Optimal and Provable Calibration in High-Dimensional Binary Classification: Angular Calibration and Platt Scaling
Yufan Li, Pragya Sur
TL;DR
This work develops a provably calibrated calibration framework for high-dimensional binary classification with Gaussian features. It introduces angular calibration, which interpolates between informative logits and Gaussian noise based on the angle between the estimated and true weight vectors, and proves both calibration and Bregman-optimality in the proportional regime where $n/d\to c$. It further shows that Platt scaling converges to the angular predictor under suitable conditions, providing a principled high-dimensional guarantee for a widely used method. Consistent estimation of the alignment angle via observable estimation cement the practical viability of the approach. Numerical experiments reinforce the theory, demonstrating calibration improvements and robustness across simulations and semi-real tasks, with extensions to non-Gaussian designs discussed for future work.
Abstract
We study the fundamental problem of calibrating a linear binary classifier of the form $σ(\hat{w}^\top x)$, where the feature vector $x$ is Gaussian, $σ$ is a link function, and $\hat{w}$ is an estimator of the true linear weight $w^\star$. By interpolating with a noninformative $\textit{chance classifier}$, we construct a well-calibrated predictor whose interpolation weight depends on the angle $\angle(\hat{w}, w_\star)$ between the estimator $\hat{w}$ and the true linear weight $w_\star$. We establish that this angular calibration approach is provably well-calibrated in a high-dimensional regime where the number of samples and features both diverge, at a comparable rate.

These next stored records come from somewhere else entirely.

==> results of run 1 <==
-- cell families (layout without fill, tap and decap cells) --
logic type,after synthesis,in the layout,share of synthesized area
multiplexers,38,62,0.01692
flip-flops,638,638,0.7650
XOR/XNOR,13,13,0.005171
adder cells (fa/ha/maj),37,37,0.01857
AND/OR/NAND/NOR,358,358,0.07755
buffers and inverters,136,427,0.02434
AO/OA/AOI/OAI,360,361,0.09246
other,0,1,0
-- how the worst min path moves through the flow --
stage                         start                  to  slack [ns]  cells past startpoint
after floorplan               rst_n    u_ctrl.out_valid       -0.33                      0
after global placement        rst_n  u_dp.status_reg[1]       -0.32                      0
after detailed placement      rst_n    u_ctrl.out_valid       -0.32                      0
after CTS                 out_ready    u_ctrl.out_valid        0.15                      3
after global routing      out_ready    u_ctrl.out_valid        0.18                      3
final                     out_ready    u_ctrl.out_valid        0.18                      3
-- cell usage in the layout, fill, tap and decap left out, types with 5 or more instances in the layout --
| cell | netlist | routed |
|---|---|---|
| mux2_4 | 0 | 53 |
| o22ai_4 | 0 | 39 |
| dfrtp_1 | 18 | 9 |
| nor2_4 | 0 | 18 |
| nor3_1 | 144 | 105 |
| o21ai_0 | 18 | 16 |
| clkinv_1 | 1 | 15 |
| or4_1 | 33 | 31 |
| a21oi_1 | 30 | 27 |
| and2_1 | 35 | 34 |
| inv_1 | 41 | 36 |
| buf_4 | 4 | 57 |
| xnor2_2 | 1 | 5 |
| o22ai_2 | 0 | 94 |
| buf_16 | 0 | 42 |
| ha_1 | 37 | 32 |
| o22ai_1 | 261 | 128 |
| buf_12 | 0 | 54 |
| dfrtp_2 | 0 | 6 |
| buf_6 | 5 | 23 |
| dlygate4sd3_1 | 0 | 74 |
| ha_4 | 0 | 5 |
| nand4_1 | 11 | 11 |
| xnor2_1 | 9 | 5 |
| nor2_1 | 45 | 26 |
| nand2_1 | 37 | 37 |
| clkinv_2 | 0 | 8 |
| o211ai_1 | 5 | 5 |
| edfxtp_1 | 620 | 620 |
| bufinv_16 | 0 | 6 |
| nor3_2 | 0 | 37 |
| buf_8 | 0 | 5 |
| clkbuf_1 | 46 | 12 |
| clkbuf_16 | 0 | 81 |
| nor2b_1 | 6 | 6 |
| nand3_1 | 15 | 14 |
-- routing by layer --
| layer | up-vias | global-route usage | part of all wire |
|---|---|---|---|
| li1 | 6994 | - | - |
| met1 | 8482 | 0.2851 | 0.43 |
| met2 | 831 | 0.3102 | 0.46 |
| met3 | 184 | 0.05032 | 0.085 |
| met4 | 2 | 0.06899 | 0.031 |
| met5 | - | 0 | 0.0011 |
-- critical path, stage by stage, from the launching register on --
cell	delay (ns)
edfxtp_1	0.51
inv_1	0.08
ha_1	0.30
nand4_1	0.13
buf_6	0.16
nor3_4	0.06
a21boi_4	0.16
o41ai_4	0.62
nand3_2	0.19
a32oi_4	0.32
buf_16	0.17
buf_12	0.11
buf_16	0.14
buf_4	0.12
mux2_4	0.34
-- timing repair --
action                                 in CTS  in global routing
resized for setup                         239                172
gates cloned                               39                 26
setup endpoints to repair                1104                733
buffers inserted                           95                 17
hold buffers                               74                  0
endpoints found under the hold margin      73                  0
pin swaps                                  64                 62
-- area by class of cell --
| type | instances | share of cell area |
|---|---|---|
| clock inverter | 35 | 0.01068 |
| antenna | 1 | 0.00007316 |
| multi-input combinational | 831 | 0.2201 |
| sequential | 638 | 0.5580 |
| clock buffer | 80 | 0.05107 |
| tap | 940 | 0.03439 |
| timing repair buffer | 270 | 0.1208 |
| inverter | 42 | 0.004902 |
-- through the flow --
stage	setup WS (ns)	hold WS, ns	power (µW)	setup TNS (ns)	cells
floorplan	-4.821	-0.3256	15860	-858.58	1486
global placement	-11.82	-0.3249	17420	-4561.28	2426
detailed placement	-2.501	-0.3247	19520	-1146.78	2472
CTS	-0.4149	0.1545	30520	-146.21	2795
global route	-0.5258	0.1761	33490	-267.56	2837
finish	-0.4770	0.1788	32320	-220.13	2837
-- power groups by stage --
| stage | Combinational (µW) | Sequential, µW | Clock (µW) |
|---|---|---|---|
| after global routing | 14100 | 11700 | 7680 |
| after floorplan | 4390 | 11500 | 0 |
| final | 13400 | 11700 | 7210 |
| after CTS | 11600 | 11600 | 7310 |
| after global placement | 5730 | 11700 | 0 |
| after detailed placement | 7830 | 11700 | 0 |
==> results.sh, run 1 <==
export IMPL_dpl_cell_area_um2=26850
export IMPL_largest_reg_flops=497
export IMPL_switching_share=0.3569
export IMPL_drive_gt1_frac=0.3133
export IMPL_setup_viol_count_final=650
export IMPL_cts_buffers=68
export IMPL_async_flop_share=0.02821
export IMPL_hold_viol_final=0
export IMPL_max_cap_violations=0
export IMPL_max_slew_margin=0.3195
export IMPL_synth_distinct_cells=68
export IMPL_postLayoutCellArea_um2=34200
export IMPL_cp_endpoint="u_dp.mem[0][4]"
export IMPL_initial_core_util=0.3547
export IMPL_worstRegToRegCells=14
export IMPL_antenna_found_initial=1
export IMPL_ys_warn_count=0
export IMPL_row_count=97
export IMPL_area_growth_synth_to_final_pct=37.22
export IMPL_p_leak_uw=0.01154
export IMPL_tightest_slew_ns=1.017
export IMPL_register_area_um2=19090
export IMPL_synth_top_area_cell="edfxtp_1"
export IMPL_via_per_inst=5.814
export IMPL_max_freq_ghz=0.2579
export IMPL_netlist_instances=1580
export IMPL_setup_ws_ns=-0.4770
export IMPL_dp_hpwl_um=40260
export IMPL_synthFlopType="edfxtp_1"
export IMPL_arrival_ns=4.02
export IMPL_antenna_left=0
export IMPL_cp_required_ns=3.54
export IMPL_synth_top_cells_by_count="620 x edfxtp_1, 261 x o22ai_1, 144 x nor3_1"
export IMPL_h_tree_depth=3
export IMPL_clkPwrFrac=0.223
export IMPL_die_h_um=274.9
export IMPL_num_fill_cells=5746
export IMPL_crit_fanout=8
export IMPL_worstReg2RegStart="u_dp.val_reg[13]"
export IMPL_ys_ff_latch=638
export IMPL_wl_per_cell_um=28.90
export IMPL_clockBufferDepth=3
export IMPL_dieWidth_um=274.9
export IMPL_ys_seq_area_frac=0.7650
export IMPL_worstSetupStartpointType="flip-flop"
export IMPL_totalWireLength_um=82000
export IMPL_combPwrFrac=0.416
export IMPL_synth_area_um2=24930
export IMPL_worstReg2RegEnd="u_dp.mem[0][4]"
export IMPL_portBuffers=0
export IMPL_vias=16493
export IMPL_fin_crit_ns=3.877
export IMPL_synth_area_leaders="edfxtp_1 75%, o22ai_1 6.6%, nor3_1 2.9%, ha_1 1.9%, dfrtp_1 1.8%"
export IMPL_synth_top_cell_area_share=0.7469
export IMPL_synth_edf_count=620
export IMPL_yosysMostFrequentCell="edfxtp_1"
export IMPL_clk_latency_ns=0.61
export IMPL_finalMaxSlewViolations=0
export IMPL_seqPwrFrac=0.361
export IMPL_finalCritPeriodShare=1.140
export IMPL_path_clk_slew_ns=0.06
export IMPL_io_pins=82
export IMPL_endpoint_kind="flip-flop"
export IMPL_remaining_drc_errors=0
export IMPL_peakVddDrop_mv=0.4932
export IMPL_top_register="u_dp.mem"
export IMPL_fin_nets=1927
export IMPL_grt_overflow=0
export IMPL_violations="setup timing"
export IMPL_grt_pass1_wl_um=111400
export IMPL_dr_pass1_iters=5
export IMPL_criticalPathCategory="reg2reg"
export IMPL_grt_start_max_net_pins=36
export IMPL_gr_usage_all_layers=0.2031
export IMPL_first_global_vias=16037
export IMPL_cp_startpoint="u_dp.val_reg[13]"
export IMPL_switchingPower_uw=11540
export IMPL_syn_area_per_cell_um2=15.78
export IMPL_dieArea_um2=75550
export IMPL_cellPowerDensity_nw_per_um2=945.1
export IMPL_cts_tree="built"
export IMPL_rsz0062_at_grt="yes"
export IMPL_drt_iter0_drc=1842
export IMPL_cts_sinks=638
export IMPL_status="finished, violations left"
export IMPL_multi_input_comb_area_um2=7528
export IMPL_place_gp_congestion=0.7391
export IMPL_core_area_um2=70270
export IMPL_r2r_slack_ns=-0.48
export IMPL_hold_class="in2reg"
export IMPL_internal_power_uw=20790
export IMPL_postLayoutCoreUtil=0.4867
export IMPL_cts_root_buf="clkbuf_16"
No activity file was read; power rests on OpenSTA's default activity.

The angle $\angle(\hat{w}, w_\star)$ can be consistently estimated. Furthermore, the resulting predictor is uniquely $\textit{Bregman-optimal}$, minimizing the Bregman divergence to the true label distribution within a suitable class of calibrated predictors. Our work is the first to provide a calibration strategy that satisfies both calibration and optimality properties provably in high dimensions. Additionally, we identify conditions under which a classical Platt-scaling predictor converges to our Bregman-optimal calibrated solution. Thus, Platt-scaling also inherits these desirable properties provably in high dimensions.